September 16, 2003
Even a liberal candidate of stirling
qualities would make little difference, but an "antiwar" war
criminal?
http://www3.sympatico.ca/sr.gowans/moore.html
By Stephen Gowans
Michael Moore, the documentary filmmaker, whose credits include Bowling
for Columbine, The Big One and Roger & Me, likes what he sees in former
General Wesley Clark. Clark is toying with the idea of seeking the Democratic
Party's presidential nomination, and if Moore has his druthers, Clark will
run.
So what does Moore, the antiwar liberal, see in Clark, the warrior? A
lot. According to Moore, the former general:
Opposes the Patriot Act and would fight the expansion of its
powers;
Is firmly pro-choice;
Filed an amicus brief with the Supreme Court in support of the
University of Michigan's affirmative action case;
Would get rid of the Bush tax cut and make the rich pay their fair
share;
Respects the views of other countries and wants to work with them and
with the rest of the international community;
Is opposed to war.
That's enough for Moore to urge Clark to seek the Democratic Party
nomination. He says he's not endorsing Clark, but he likes what he
sees.
Moore admits there's something odd in his backing a general. But that's
not the half of it.
What the filmmaker forgot to point out in a letter to friends and
supporters urging them to contact Clark and ask him to run, is that the former
general -- the man Moore says opposes war -- led NATO's illegal 1999 war of
aggression on Yugoslavia, a war that compelled Human Rights Watch (renowned
for pulling its punches where the US is concerned) to condemn Clark's forces
for grave breaches of humanitarian law. Clark ordered NATO warplanes to bomb
civilian targets, bridges, roads, factories, power stations, petrochemical
plants, a radio-TV building -- all war crimes.
Curiously, Moore hasn't time for former Yugoslav president Slobodan
Milosevic, who faces war crimes charges (which, only the most credulous
wouldn't suspect of being trumped up), but has more than a little time -- and
kind words -- for Clark, the liberal "antiwar" war criminal, whose war crimes
are evident in the wrecked civilian infrastructure of the country whose
bombing he oversaw four years ago.
That should leave more than a few people scratching their heads, not
only over Moore, but over Clark's claiming he's opposed to war. Maybe Clark is
sincere (he says war should only be used as a last resort) but were the former
general president, would his self-described antiwar views make any difference?
They didn't when he was Supreme Commander of NATO. And if Clark could
reconcile his antiwar views as NATO chief, couldn't he do the same as
Commander in Chief?
It might be said that as NATO chief, Clark had to follow orders, even
those that conflicted with his liberal, war-as-the-last-resort values, if he
wanted to keep his job. But as Commander in Chief, he'd be boss. He'd have
free rein to run the country as he saw fit.
That's a standard liberal view, and perhaps one Moore shares.
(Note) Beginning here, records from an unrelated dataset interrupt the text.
File: src/sv/lmc_pkg.sv
`timescale 1ns / 1ps
// ----------------------------------------------------------------------------
// LED notification mode controller package
// Shared widths, request and command codes, palette and queue word types.
// ----------------------------------------------------------------------------
package lmc_pkg;

    localparam int CMD_W   = 3;
    localparam int COLOR_W = 24;
    localparam int ACT_W   = 3;
    localparam int VAL_W   = 8;
    localparam int SKIP_W  = 2;
    localparam int MODE_W  = 2;
    localparam int CNT_W   = 2;
    localparam int DIST_W  = 10;
    localparam int LUMA_W  = 16;
    localparam int NUM_PAL = 7;
    localparam int IDX_W   = 3;
    localparam int QDEPTH  = 4;
    localparam int QPTR_W  = 2;
    localparam int QCNT_W  = 3;

    localparam logic [CMD_W-1:0] CMD_BACKLIGHT = 3'd0;
    localparam logic [CMD_W-1:0] CMD_BUTTONS   = 3'd1;
    localparam logic [CMD_W-1:0] CMD_NOTIFY    = 3'd2;
    localparam logic [CMD_W-1:0] CMD_ATTENTION = 3'd3;
    localparam logic [CMD_W-1:0] CMD_BATTERY   = 3'd4;

    localparam logic [ACT_W-1:0] ACT_BRIGHT  = 3'd0;
    localparam logic [ACT_W-1:0] ACT_RESET   = 3'd1;
    localparam logic [ACT_W-1:0] ACT_MODE    = 3'd2;
    localparam logic [ACT_W-1:0] ACT_LOWER   = 3'd3;
    localparam logic [ACT_W-1:0] ACT_RED_DIM = 3'd4;
    localparam logic [ACT_W-1:0] ACT_BTN_ON  = 3'd5;
    localparam logic [ACT_W-1:0] ACT_BTN_OFF = 3'd6;

    localparam logic [MODE_W-1:0] MODE_NONE      = 2'd0;
    localparam logic [MODE_W-1:0] MODE_NOTIFY    = 2'd1;
    localparam logic [MODE_W-1:0] MODE_ATTENTION = 2'd2;
    localparam logic [MODE_W-1:0] MODE_BATTERY   = 2'd3;

    localparam logic [CNT_W-1:0]  CNT_MAX       = 2'd3;
    localparam logic [SKIP_W-1:0] SKIP_RESET    = 2'd2;
    localparam logic [VAL_W-1:0]  CH_BTN_A      = 8'd5;
    localparam logic [VAL_W-1:0]  CH_BTN_B      = 8'd6;
    localparam logic [IDX_W-1:0]  IDX_RED       = 3'd1;
    localparam logic [DIST_W-1:0] DIST_INIT     = 10'd765;
    localparam logic [LUMA_W-1:0] LUMA_KR       = 16'd77;
    localparam logic [LUMA_W-1:0] LUMA_KG       = 16'd150;
    localparam logic [LUMA_W-1:0] LUMA_KB       = 16'd29;

    localparam logic [7:0] PAL_R [NUM_PAL] = '{8'd255, 8'd0, 8'd255, 8'd0, 8'd160, 8'd0, 8'd255};
    localparam logic [7:0] PAL_G [NUM_PAL] = '{8'd0, 8'd255, 8'd255, 8'd0, 8'd32, 8'd255, 8'd255};
    localparam logic [7:0] PAL_B [NUM_PAL] = '{8'd0, 8'd0, 8'd0, 8'd255, 8'd240, 8'd255, 8'd255};

    typedef struct packed {
        logic [ACT_W-1:0] action;
        logic [VAL_W-1:0] value;
    } result_t;

    typedef struct packed {
        logic    two;
        result_t res0;
        result_t res1;
    } entry_t;

    function automatic logic [DIST_W-1:0] absdiff8(input logic [7:0] a, input logic [7:0] b);
        logic [DIST_W-1:0] d;
        begin
            if (a > b)
            begin
                d = {2'b00, a} - {2'b00, b};
            end
            else
            begin
                d = {2'b00, b} - {2'b00, a};
            end
            return d;
        end
    endfunction

endpackage

File: src/sv/lmc_front.sv
`timescale 1ns / 1ps
// ----------------------------------------------------------------------------
// LED controller front end
// Computes luma and palette distances, then classifies each request,
// updates pattern mode and attention count, and queues its commands.
// ----------------------------------------------------------------------------
module lmc_front (
    input  logic                         clk,
    input  logic                         rst_n,
    input  logic                         in_valid,
    output logic                         in_ready,
    input  logic [lmc_pkg::CMD_W-1:0]    in_cmd,
    input  logic [lmc_pkg::COLOR_W-1:0]  in_color,
    input  logic [lmc_pkg::SKIP_W-1:0]   attention_skip,
    input  logic                         q_full,
    output logic                         push,
    output lmc_pkg::entry_t              push_data
);
    import lmc_pkg::*;

    logic [7:0]        red, green, blue;
    logic [LUMA_W-1:0] luma_full;
    logic [DIST_W-1:0] dist_next [NUM_PAL];

    logic              s1_valid_reg, s1_valid_next;
    logic [CMD_W-1:0]  s1_cmd_reg, s1_cmd_next;
    logic              s1_on_reg, s1_on_next;
    logic [VAL_W-1:0]  s1_luma_reg, s1_luma_next;
    logic [DIST_W-1:0] s1_dist_reg [NUM_PAL];

    logic [MODE_W-1:0] mode_reg, mode_next;
    logic [CNT_W-1:0]  att_cnt_reg, att_cnt_next;

    logic              advance;
    logic [DIST_W-1:0] best;
    logic [IDX_W-1:0]  best_idx;
    logic [CNT_W-1:0]  att_cnt_inc;
    logic [1:0]        n_res;
    result_t           main_res;
    entry_t            entry;

    assign red   = in_color[23:16];
    assign green = in_color[15:8];
    assign blue  = in_color[7:0];

    always_comb
    begin
        luma_full = LUMA_KR * {8'd0, red} + LUMA_KG * {8'd0, green} + LUMA_KB * {8'd0, blue};
        for (int i = 0; i < NUM_PAL; i++)
        begin
            dist_next[i] = absdiff8(red, PAL_R[i]) + absdiff8(green, PAL_G[i])
                         + absdiff8(blue, PAL_B[i]);
        end
    end

    assign advance  = s1_valid_reg && !q_full;
    assign in_ready = !s1_valid_reg || advance;

    always_comb
    begin
        s1_valid_next = in_ready ? in_valid : s1_valid_reg;
        s1_cmd_next   = in_cmd;
        s1_on_next    = (in_color != '0);
        s1_luma_next  = luma_full[LUMA_W-1:8];
    end

    always_ff @(posedge clk or negedge rst_n)
    begin
        if (!rst_n)
        begin
            s1_valid_reg <= 1'b0;
        end
        else
        begin
            s1_valid_reg <= s1_valid_next;
        end
    end

    always_ff @(posedge clk)
    begin
        if (in_valid && in_ready)
        begin
            s1_cmd_reg  <= s1_cmd_next;
            s1_on_reg   <= s1_on_next;
            s1_luma_reg <= s1_luma_next;
            for (int i = 0; i < NUM_PAL; i++)
            begin
                s1_dist_reg[i] <= dist_next[i];
            end
        end
    end

    // Strictly smaller distance wins, so the first of equal candidates is kept.
    always_comb
    begin
        best     = DIST_INIT;
        best_idx = '0;
        for (int i = 0; i < NUM_PAL; i++)
        begin
            if (s1_dist_reg[i] < best)
            begin
                best     = s1_dist_reg[i];
                best_idx = IDX_W'(i);
            end
        end
        best_idx = best_idx + IDX_W'(1);
    end

    assign att_cnt_inc = (att_cnt_reg == CNT_MAX) ? att_cnt_reg : att_cnt_reg + CNT_W'(1);

    always_comb
    begin
        n_res        = 2'd0;
        entry        = '0;
        main_res     = '0;
        mode_next    = mode_reg;
        att_cnt_next = att_cnt_reg;
        case (s1_cmd_reg)
            CMD_BACKLIGHT:
            begin
                entry.res0 = '{action: ACT_BRIGHT, value: s1_luma_reg};
                entry.res1 = '{action: ACT_RESET, value: '0};
                if (!s1_on_reg && mode_reg == MODE_ATTENTION)
                begin
                    n_res     = 2'd2;
                    mode_next = MODE_NONE;
                end
                else
                begin
                    n_res = 2'd1;
                end
            end
            CMD_BUTTONS:
            begin
                n_res = 2'd2;
                entry.res0.action = s1_on_reg ? ACT_BTN_ON : ACT_BTN_OFF;
                entry.res0.value  = CH_BTN_A;
                entry.res1.action = s1_on_reg ? ACT_BTN_ON : ACT_BTN_OFF;
                entry.res1.value  = CH_BTN_B;
            end
            CMD_NOTIFY, CMD_ATTENTION, CMD_BATTERY:
            begin
                if (s1_cmd_reg == CMD_ATTENTION)
                begin
                    att_cnt_next = att_cnt_inc;
                end
                if (s1_cmd_reg == CMD_ATTENTION && s1_on_reg
                    && {1'b0, att_cnt_inc} <= {1'b0, attention_skip})
                begin
                    n_res = 2'd0;
                end
                else
                begin
                    if (s1_cmd_reg == CMD_ATTENTION)
                    begin
                        main_res  = '{action: ACT_LOWER, value: '0};
                        mode_next = s1_on_reg ? MODE_ATTENTION : MODE_NONE;
                    end
                    else if (s1_cmd_reg == CMD_BATTERY && best_idx == IDX_RED)
                    begin
                        main_res  = '{action: ACT_RED_DIM, value: '0};
                        mode_next = s1_on_reg ? MODE_BATTERY : MODE_NONE;
                    end
                    else
                    begin
                        main_res  = '{action: ACT_MODE, value: {5'd0, best_idx}};
                        if (s1_cmd_reg == CMD_NOTIFY)
                        begin
                            mode_next = s1_on_reg ? MODE_NOTIFY : MODE_NONE;
                        end
                        else
                        begin
                            mode_next = s1_on_reg ? MODE_BATTERY : MODE_NONE;
                        end
                    end
                    if (mode_reg != MODE_NONE)
                    begin
                        entry.res0 = '{action: ACT_RESET, value: '0};
                        entry.res1 = main_res;
                        n_res      = s1_on_reg ? 2'd2 : 2'd1;
                    end
                    else
                    begin
                        entry.res0 = main_res;
                        n_res      = s1_on_reg ? 2'd1 : 2'd0;
                    end
                end
            end
            default:
            begin
                n_res = 2'd0;
            end
        endcase
        entry.two = (n_res == 2'd2);
    end

    assign push      = advance && (n_res != 2'd0);
    assign push_data = entry;

    always_ff @(posedge clk or negedge rst_n)
    begin
        if (!rst_n)
        begin
            mode_reg    <= MODE_NONE;
            att_cnt_reg <= '0;
        end
        else if (advance)
        begin
            mode_reg    <= mode_next;
            att_cnt_reg <= att_cnt_next;
        end
    end

endmodule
If so, it
would account for why his activism has always been aimed at people at the top
-- from GM Chairman Roger Smith (Roger & Me) to Nike Chairman Phillip
Knight (The Big One); people Moore seems to think shut down auto plants and
open Third World sweatshops because they're greedy and benighted, not because
they're pushed to by a global capitalist system. The flip side is that if you
happen upon an establishment figure who embraces liberal values -- even if his
track record is dodgy -- you back him for the top job.
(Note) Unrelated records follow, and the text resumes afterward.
**src/hdl/wedge15_shape_function_eval_assert.svh**
```systemverilog
// Assertion macros used by the RTL.
`ifndef WEDGE15_SHAPE_FUNCTION_EVAL_ASSERT_SVH
`define WEDGE15_SHAPE_FUNCTION_EVAL_ASSERT_SVH
`ifndef ASSERT_OFF
`define W15_ASSERT_IMP(label, clk, rst, ante, cons) \
  label: assert property (@(posedge clk) disable iff (rst) (ante) |-> (cons)) \
    else $error("assertion failed");
`define W15_ASSERT_NXT(label, clk, rst, ante, cons) \
  label: assert property (@(posedge clk) disable iff (rst) (ante) |=> (cons)) \
    else $error("assertion failed");
`else
`define W15_ASSERT_IMP(label, clk, rst, ante, cons)
`define W15_ASSERT_NXT(label, clk, rst, ante, cons)
`endif
`endif

```
**src/hdl/w15_pkg.sv**
```systemverilog
`default_nettype none
package w15_pkg;
  localparam int OUT_W = 20;
  localparam int NODE_W = 4;
  localparam int NODE_COUNT = 15;
  localparam int RS_W = 15;
  localparam int T_W = 16;
  localparam int LANES = 4;
  localparam logic [NODE_W-1:0] LAST_NODE = NODE_W'(NODE_COUNT - 1);

  // rounding shift applied by the second product
  typedef enum logic [1:0] {
    SH_F = 2'd0,  // plain product
    SH_H = 2'd1,  // product then halve
    SH_D = 2'd2   // product then double
  } shift_t;
endpackage
`default_nettype wire

```
**src/hdl/w15_front.sv**
```systemverilog
`default_nettype none
module w15_front #(
  parameter int FRAC_BITS = 14,
  parameter int OP_W = 22
) (
  input  wire logic                          clk,
  input  wire logic                          rst,
  input  wire logic                          point_valid,
  output logic                               point_stall,
  input  wire logic [w15_pkg::RS_W-1:0]      coord_r,
  input  wire logic [w15_pkg::RS_W-1:0]      coord_s,
  input  wire logic signed [w15_pkg::T_W-1:0] coord_t,
  output logic                               push,
  input  wire logic                          full,
  output logic [7*OP_W-1:0]                  wr_data
);
  localparam int P1_W = 2 * OP_W;
  localparam logic signed [OP_W-1:0] ONE = {{(OP_W-1){1'b0}}, 1'b1} << FRAC_BITS;
  localparam logic signed [P1_W-1:0] HALF = {{(P1_W-1){1'b0}}, 1'b1} << (FRAC_BITS - 1);

  logic                              fv;
  logic [w15_pkg::RS_W-1:0]          pr;
  logic [w15_pkg::RS_W-1:0]          ps;
  logic signed [w15_pkg::T_W-1:0]    pt;
  logic signed [OP_W-1:0]            rx, sx, tx, lx, ax, bx, qx;
  logic signed [P1_W-1:0]            ab;
  logic signed [P1_W-1:0]            abr;

  assign point_stall = fv && full;
  assign push        = fv;

  always_ff @(posedge clk) begin
    if (rst) begin
      fv <= 1'b0;
    end else if (!point_stall) begin
      fv <= point_valid;
    end
  end

  always_ff @(posedge clk) begin
    if (!point_stall && point_valid) begin
      pr <= coord_r;
      ps <= coord_s;
      pt <= coord_t;
    end
  end

  // L = 1 - r - s, a = 1 - t, b = 1 + t, q = a*b rounded
  always_comb begin
    rx  = signed'({{(OP_W-w15_pkg::RS_W){1'b0}}, pr});
    sx  = signed'({{(OP_W-w15_pkg::RS_W){1'b0}}, ps});
    tx  = {{(OP_W-w15_pkg::T_W){pt[w15_pkg::T_W-1]}}, pt};
    lx  = ONE - rx - sx;
    ax  = ONE - tx;
    bx  = ONE + tx;
    ab  = P1_W'(ax) * P1_W'(bx);
    abr = (ab + HALF) >>> FRAC_BITS;
    qx  = abr[OP_W-1:0];
  end

  assign wr_data = {rx, sx, tx, lx, ax, bx, qx};
endmodule
`default_nettype wire

```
In Moore's view, the top guys have free rein, and can choose to pay high
wages, keep money-losing plants open, and encourage unions to thrive, if they
want to. Elect the right people, with the right views, or sweep the boardrooms
of the nation clean, and replace them with liberals and people of conscience,
and auto plants will soon be reopened in Moore's hometown of Flint, Michigan,
Third World sweatshops will be shut down (and production will shift to the US
where employees will be paid decent wages), and legislation will be passed
forbidding profitable firms from laying off employees. In other words, the
imperatives of a global economic system can be abolished by Moore's activism
and the good will of people at the top.
But that's not how it works. It doesn't really matter whether those in
charge are liberal paragons (as Moore thinks Clark is) or models of turpitude
(as he thinks Bush is.) What really matters is the coercive, external forces
that act upon them. CEOs who lay off employees feel no delight in their
actions, but say they do what they do, not because they want to, but because
they have to -- the firm's profit-interests are at stake. That's the coercive
external force. And if they don't do it, someone else will. In short, their
hands are tied. But Moore never sees the ropes. Or if he does, he thinks they
can be readily broken, by a supreme act of good will. Can good will abolish
the requirement of firms to seek a profit, and of governments to help them do
so?
As in business, so too in politics. Ask yourself this: Why is the US,
alone among Western industrialized countries, and not a few Third World ones,
including Cuba and Libya, without a universal public health care system?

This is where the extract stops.